The surrounding sea acts as a thermal buffer, absorbing heat during the day and releasing it at night, thereby stabilizing temperatures. This moderation creates a relatively consistent climate throughout the year. The best time to visit Churna Island is from October to March, when the weather is cooler and sea conditions are favorable for activities like snorkeling and diving.

The weather ranges from 26c to 32c in Summer. The winter ends in march and weather becomes hotter in April and the end of march. Churns island has less rainfall around 20 inches annually. The island has no trees or shrubs.

==Background==
Churna is mostly used as a firing range by the Pakistan Navy. Many naval incidents related to Churna Island have been cited in Pakistan Navy books. It has a historical importance in Pakistan Navy.
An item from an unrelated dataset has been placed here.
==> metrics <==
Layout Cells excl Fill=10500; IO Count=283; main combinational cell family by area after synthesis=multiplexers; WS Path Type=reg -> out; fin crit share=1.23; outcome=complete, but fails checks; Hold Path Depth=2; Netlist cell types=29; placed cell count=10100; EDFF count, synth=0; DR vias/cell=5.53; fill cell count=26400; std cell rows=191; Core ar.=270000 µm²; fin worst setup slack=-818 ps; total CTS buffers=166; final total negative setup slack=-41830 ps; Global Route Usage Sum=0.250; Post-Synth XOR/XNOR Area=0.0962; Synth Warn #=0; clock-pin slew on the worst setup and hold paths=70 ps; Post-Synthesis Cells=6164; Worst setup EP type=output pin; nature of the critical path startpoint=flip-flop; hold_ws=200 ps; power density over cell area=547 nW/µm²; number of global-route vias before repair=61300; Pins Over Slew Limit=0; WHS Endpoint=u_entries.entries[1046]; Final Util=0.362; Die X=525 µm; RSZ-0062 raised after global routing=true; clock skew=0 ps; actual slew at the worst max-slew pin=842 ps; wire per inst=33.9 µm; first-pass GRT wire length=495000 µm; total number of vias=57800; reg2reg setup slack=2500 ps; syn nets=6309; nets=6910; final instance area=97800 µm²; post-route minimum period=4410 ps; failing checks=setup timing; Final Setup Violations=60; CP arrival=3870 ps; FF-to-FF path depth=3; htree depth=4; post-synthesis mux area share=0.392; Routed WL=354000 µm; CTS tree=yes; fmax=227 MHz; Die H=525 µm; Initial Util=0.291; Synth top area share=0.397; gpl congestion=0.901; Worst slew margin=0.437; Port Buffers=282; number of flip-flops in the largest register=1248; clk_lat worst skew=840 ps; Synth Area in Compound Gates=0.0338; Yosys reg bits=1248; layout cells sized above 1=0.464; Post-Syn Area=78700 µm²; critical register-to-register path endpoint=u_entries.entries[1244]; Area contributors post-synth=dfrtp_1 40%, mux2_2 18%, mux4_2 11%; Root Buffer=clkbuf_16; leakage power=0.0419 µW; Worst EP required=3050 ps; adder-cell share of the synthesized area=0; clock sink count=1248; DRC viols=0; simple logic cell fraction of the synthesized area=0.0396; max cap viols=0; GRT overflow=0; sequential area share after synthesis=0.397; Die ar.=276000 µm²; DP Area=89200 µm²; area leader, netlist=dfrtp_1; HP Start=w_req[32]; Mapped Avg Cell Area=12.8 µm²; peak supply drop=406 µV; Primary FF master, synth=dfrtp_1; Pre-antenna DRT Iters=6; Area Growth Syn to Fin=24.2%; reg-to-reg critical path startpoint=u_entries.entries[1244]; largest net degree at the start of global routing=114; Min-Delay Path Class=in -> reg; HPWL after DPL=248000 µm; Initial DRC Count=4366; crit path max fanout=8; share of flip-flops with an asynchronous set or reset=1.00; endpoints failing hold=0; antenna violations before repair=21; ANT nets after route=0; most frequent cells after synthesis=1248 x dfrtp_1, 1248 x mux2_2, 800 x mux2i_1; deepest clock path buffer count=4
It is also used by tourists for activities such as scuba diving, freediving, underwater photography, hiking, speed boating, kneeboarding, wakesurfing, banana tubing, jet skiing, cliff diving, and snorkeling.
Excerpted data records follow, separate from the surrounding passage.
**src/rtl/cachePkg.sv**
```systemverilog
`default_nettype none

package cachePkg;

  // data path widths
  localparam int XLEN     = 64;
  localparam int ADDR_W   = 32;

  // line geometry, 4 words of 8 bytes
  localparam int BEATS    = 4;
  localparam int OFFSET_W = 5;

  // one data word
  typedef logic [XLEN-1:0] word_t;

  // byte address
  typedef logic [ADDR_W-1:0] addr_t;

  // word index inside a line, address bits 4:3
  typedef logic [1:0] beat_t;

  // controller states
  typedef enum logic [2:0] {
    IDLE,
    COMPARE,
    LINE_REQ,
    REFILL,
    FILL
  } cacheState_e;

endpackage

`default_nettype wire

```
**src/rtl/tagStore.sv**
```systemverilog
`default_nettype none

module tagStore #(
  parameter int SETS = 64,
  localparam int IDX_W = $clog2(SETS),
  localparam int TAG_W = cachePkg::ADDR_W - cachePkg::OFFSET_W - IDX_W
) (
  input  wire              clk,
  input  wire              rst_n,
  input  wire              lookupEn_i,
  input  wire [IDX_W-1:0]  lookupIndex_i,
  input  wire [TAG_W-1:0]  reqTag_i,
  input  wire              tagWrite_i,
  input  wire              fillWay_i,
  input  wire              lruTouch_i,
  output logic             hit_o,
  output logic             hitWay_o,
  output logic             victimWay_o
);

  logic [TAG_W-1:0]         tagArr [2][SETS];
  logic [1:0][SETS-1:0]     validBits;
  logic [SETS-1:0]          lru;
  logic [TAG_W-1:0]         tagQ [2];
  logic [IDX_W-1:0]         idxQ;
  logic                     valid0;
  logic                     valid1;
  logic                     hit0;
  logic                     hit1;

  // tags read on lookup, written at the end of a refill
  always_ff @(posedge clk) begin
    if (tagWrite_i) begin
      tagArr[fillWay_i][idxQ] <= reqTag_i;
    end
    if (lookupEn_i) begin
      tagQ[0] <= tagArr[0][lookupIndex_i];
      tagQ[1] <= tagArr[1][lookupIndex_i];
    end
  end

  // idxQ stays on the missed set until the fill is done
  always_ff @(posedge clk or negedge rst_n) begin
    if (!rst_n) begin
      idxQ      <= '0;
      validBits <= '0;
      lru       <= '0;
    end else begin
      if (lookupEn_i) begin
        idxQ <= lookupIndex_i;
      end
      if (tagWrite_i) begin
        validBits[fillWay_i][idxQ] <= 1'b1;
        lru[idxQ]                  <= ~fillWay_i;
      end else if (lruTouch_i) begin
        lru[idxQ] <= ~hitWay_o;
      end
    end
  end

  // valid and lru are flops, read live so a touch in the previous cycle is seen
  assign valid0 = validBits[0][idxQ];
  assign valid1 = validBits[1][idxQ];

  assign hit0 = valid0 && (tagQ[0] == reqTag_i);
  assign hit1 = valid1 && (tagQ[1] == reqTag_i);

  assign hit_o    = hit0 || hit1;
  assign hitWay_o = hit1;

  // empty way first, way 0 before way 1
  always_comb begin
    if (!valid0) begin
      victimWay_o = 1'b0;
    end else if (!valid1) begin
      victimWay_o = 1'b1;
    end else begin
      victimWay_o = lru[idxQ];
    end
  end

endmodule

`default_nettype wire

```
**config.mk**
```make
export PLATFORM = sky130hd
export DESIGN_NAME = tagStore
export DESIGN_NICKNAME = d
export VERILOG_FILES = /design/src/rtl/cachePkg.sv /design/src/rtl/tagStore.sv
export SDC_FILE = /design/constraint.sdc
export NUM_CORES = 2
export LEC_CHECK = 0
export BUFFER_PORTS_ARGS = -buffer_cell sky130_fd_sc_hd__buf_2
export CAP_MARGIN = 25
export CELL_PAD_IN_SITES_DETAIL_PLACEMENT = 0
export CELL_PAD_IN_SITES_GLOBAL_PLACEMENT = 2
export CORE_ASPECT_RATIO = 0.75
export CORE_MARGIN = 2
export CORE_UTILIZATION = 25
export CTS_BUF_LIST = sky130_fd_sc_hd__clkbuf_16
export CTS_CLUSTER_DIAMETER = 60
export CTS_CLUSTER_SIZE = 24
export DETAILED_ROUTE_END_ITERATION = 10
export PLACE_DENSITY_LB_ADDON = 0.08
export SLEW_MARGIN = 20
export SYNTH_ARGS = -nofsm -noshare
export SYNTH_HDL_FRONTEND = slang
export SYNTH_SLANG_ARGS = --single-unit
```
**constraint.sdc**
```tcl
create_clock -name clk -period 5.4 [get_ports clk]
set_input_delay 0.54 -clock clk [delete_from_list [all_inputs] [get_ports clk]]
set_output_delay 0.54 -clock clk [all_outputs]
set_load 0.05 [all_outputs]
```
==> results.yml <==
critical_path:
  slowest_stage: "dfrtp_2"
  reg2reg_slack_ps: 1600
  crit_arrival_ps: 4610
  worstReg2RegEnd: "tagArr[1][1053]$_DFFE_PP_"
  r2r_cells: 4
  r2r_start: "idxQ[0]$_DFFE_PN0P_"
  crit_fanout: 28
  start_kind: "register"
  cp_cell_sequence: "nor2b_1 > a22oi_1 > and3_1 > a221oi_1 > and4_1 > o31a_1 > buf_2"
  crit_type: "register to output port"
  cp-end-kind: "output port"
  crit_family: "simple AND/OR/NAND/NOR gates"
  cp_slowest_stage_delay_ps: 760
  path_buf_inv: 1
  cp.required_ps: 4860
global_route:
  antenna_found_initial: 93
  overflow: 0
  grt_first_pass_wirelength_mm: 513.7
  grt_start_max_net_pins: 151
  grt_pass1_vias: 53920
  grt_use_total_pct: 16.64
logic_synthesis:
  async_flop_share_pct: 6.762
  yosysWarnings: 0
  synth_ff_type: "edfxtp_1"
  synth_area_um2: 112600
  synth_edf_count: 2730
  yosysSeqAreaShare_pct: 77.18
  synthCells: 4796
  synth_cell_types: 64
  syn_nets: 4829
  syn_area_per_cell_um2: 23.49
  ys_seq_elements: 2928
min_path:
  worstHoldPathCells: 1
  hold_end: "tagArr[0][404]$_DFFE_PP_"
  min_path_type: "primary input to register"
  min_from: "reqTag_i[5]"
power:
  total_power_mw: 49.83
  ir_worst_vdd_mv: 0.2275
  total_leakage_power_nw: 41.25
  power_density_nw_per_um2: 374.9
die:
  die_w_um: 779.1
  coreArea_um2: 448800
  ios: 36
  rows: 213
  die_area_um2: 456000
  floorplan.initialDensity_pct: 25.10
  die_y_um: 585.3
cts:
  clkTransAtPathRegs_ps: 70
  clockBufferDepth: 4
  cts_tree: "yes"
  clock-sinks: 2928
  h-tree-depth: 5
  cts_buffers: 269
  clock_latency_ps: 950
  root_buffer: "clkbuf_16"
detailed_routing:
  dr_total_vias: 52910
  wire_per_inst_um: 33.61
  route.detailed.drc: 0
  ant_nets: 0
  drt_first_pass_iters: 5
  via_per_inst: 4.626
  drt-total-wl_mm: 384.3
  drtIter0Drc: 5426
sta:
  period_share_pct: 95.33
  holdWs_ps: 107.9
  max_freq_mhz: 194.2
  worst_pin_slew_ps: 1043
  tns_ps: 0
  postLayoutSetupSlackWorst_ps: 252.0
  hold_viol_final: 0
  maxSlewViolCount: 0
  finalSetupViolations: 0
  relSlewSlack_pct: 30.46
  fin_crit_ps: 5148
  rsz0062_at_grt: "no"
  skew_ps: 60.01
finish:
  layout.nets: 5202
  stdcell_count: 11440
  regArea_um2: 86940
  utilization_pct: 29.62
  final_common_cell: "edfxtp_1"
  fin_area_um2: 132900
  drive_gt1_share_pct: 37.27
  layout_common_cells: "edfxtp_1, mux4_2, buf_4, clkbuf_16, dfrtp_1"
  syn2layout_area_growth_pct: 18.01
  multi_input_area_um2: 25480
  nFillCells: 43430
placed_design:
  dp_cells: 10910
  dp_worst_setup_slack_ps: 918.9
  place_congestion: 0.7602
  dp_hpwl_mm: 244.6
  io_buffers: 35
  placed_area_um2: 123500
flow_run:
  drv_cap: 0
status:
  status: "complete, no violations"
state kept, by name (all words and copies together) (netlist names):
| name | cells |
|---|---|
| lru | 64 |
| idxQ | 6 |
| tagArr | 2688 |
| tagQ | 42 |
| validBits | 128 |
power by group:
group	internal (mW)	switching (mW)
Sequential	25.3	0.399
Clock	10.7	9.78
Combinational	1.37	2.28
logic make-up after synthesis:
kind of cell / synth area share [%]
flip-flops: 77.18
multiplexers: 18.22
AND/OR/NAND/NOR: 1.818
XOR/XNOR: 0.3266
AO/OA/AOI/OAI: 1.363
buffers and inverters: 1.090
worst max path at each step:
stage	slack (ps)	endpoint	cells after the start	start
global placement	940	hit_o	7	reqTag_i[3]
CTS	40	hit_o	8	idxQ[2]$_DFFE_PN0P_
floorplan	2300	tagArr[0][1000]$_DFFE_PP_	8	idxQ[0]$_DFFE_PN0P_
detailed placement	920	hit_o	7	reqTag_i[3]
finish	250	victimWay_o	7	idxQ[0]$_DFFE_PN0P_
global route	40	victimWay_o	7	idxQ[0]$_DFFE_PN0P_
cells in the mapped netlist, types with 6 or more instances:
cell / number / area (um2)
edfxtp_1: 2730 / 81980
buf_4: 6 / 45.04
nor3_1: 16 / 80.08
buf_2: 83 / 415.4
mux2i_1: 23 / 230.2
buf_6: 11 / 123.9
o211ai_1: 7 / 52.55
clkbuf_1: 142 / 533.0
mux4_2: 891 / 20070
nand4_1: 7 / 43.79
mux2_2: 18 / 202.7
nor2_1: 151 / 566.8
or2_2: 131 / 819.5
a31oi_1: 59 / 369.1
nand2_1: 47 / 176.4
xnor2_1: 23 / 201.4
buf_1: 21 / 78.83
nand3b_1: 7 / 52.55
nor2b_1: 6 / 37.54
o21ai_0: 8 / 40.04
a21oi_1: 70 / 350.3
dfrtp_1: 198 / 4955
nand3_1: 7 / 35.03
xor2_1: 19 / 166.4
a221o_1: 10 / 100.1
a22oi_1: 13 / 97.59
routing by layer:
layer / vias up / share of wire, % / GRT usage [%]
met1: 29810 / 50 / 26.12
met3: 393 / 5.5 / 3.018
met4: 22 / 2.0 / 3.244
met5: - / 0.034 / 0
met2: 1332 / 42 / 23.96
li1: 21350 / - / -
worst register-to-register path: stages (launching register included):
cell and delay, ps:
dfrtp_2 760, and3b_1 710, nand2_1 740, nor2_4 840
buf_4 440
final cells by class:
| cell class | count | area share, % |
|---|---|---|
| Multi-Input combinational cell | 1601 | 19.17 |
| Inverter | 3 | 0.008472 |
| Antenna cell | 32 | 0.06024 |
| Sequential cell | 2928 | 65.41 |
| Clock inverter | 208 | 1.707 |
| Timing Repair Buffer | 366 | 2.733 |
| Tap cell | 6020 | 5.667 |
| Clock buffer | 279 | 5.252 |
timing repair:
item	CTS	global route
resized for setup	0	0
hold buffers	6	0
hold endpoints to repair	79	0
setup endpoints to repair	0	0
buffers inserted	0	0
Power figures use the tool's default switching activity.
The area surrounding Churna is popular for scuba diving because of the presence of widely varied marine life and different kinds of coral reef. According to Yousuf Ali, founder of the Karachi Scuba Diving Centre, "there are more than 60 types of corals found near Churna waters and many new corals started to flourish" after the 2004 Indian Ocean tsunami. Jellyfish are found in large numbers during October.

==Wildlife==
On 14 September 2017, a mother blue whale was spotted near the island along with her calf. The mother was 17 meters in length. This was the first sighting of a living blue whale in the Pakistani sea, as previous blue whales were just beached skeletons of the dead whales; the last specimen had been observed at Khuddi Creek along the coast of Sindh in August 2014. There have been 47 sightings of baleen whales in this area but none of them were blue whales. On 22 November 2017, a killer whale was spotted near the island, a rare sighting as killer whales are found in deep water, whereas the water where the whale was sighted was only 72 meters deep. It was also the first sighting of a killer whale in the Karachi area since 2003. Other marine life around Charna includes the yellow-bellied sea snake, great barracuda, narrow-barred Spanish mackerel, cobia, mahi-mahi, skipjack tuna, angel fish, sea urchin, sea fan, oyster, ray fish, and the rare green turtle. The Pakistan Game Fishing Association (PGFA) holds national angling competitions near Charna. It is the presence of coral reefs around this island that attracts the number of big game fish around it. However, illegal net sizes used by fishing trawlers are destroying this natural treasure.

== Conservation status ==

In September 2024, the Government of Balochistan designated Churna Island as Pakistan's second Marine Protected Area (MPA), following Astola Island's designation in 2017. The designation aims to protect the island's rich marine biodiversity, which includes over 50 species of corals, 250 species of fish, and various invertebrates and vertebrates.
Despite its protected status, Churna Island faces significant environmental threats due to ongoing human activities. These include industrial developments such as power plants and oil refineries, marine pollution, and unregulated recreational activities like scuba diving and jet skiing.

The island's designation as an MPA contributes to Pakistan's commitment under the Kunming-Montreal Global Biodiversity Framework, which aims to protect 30% of marine areas by 2030.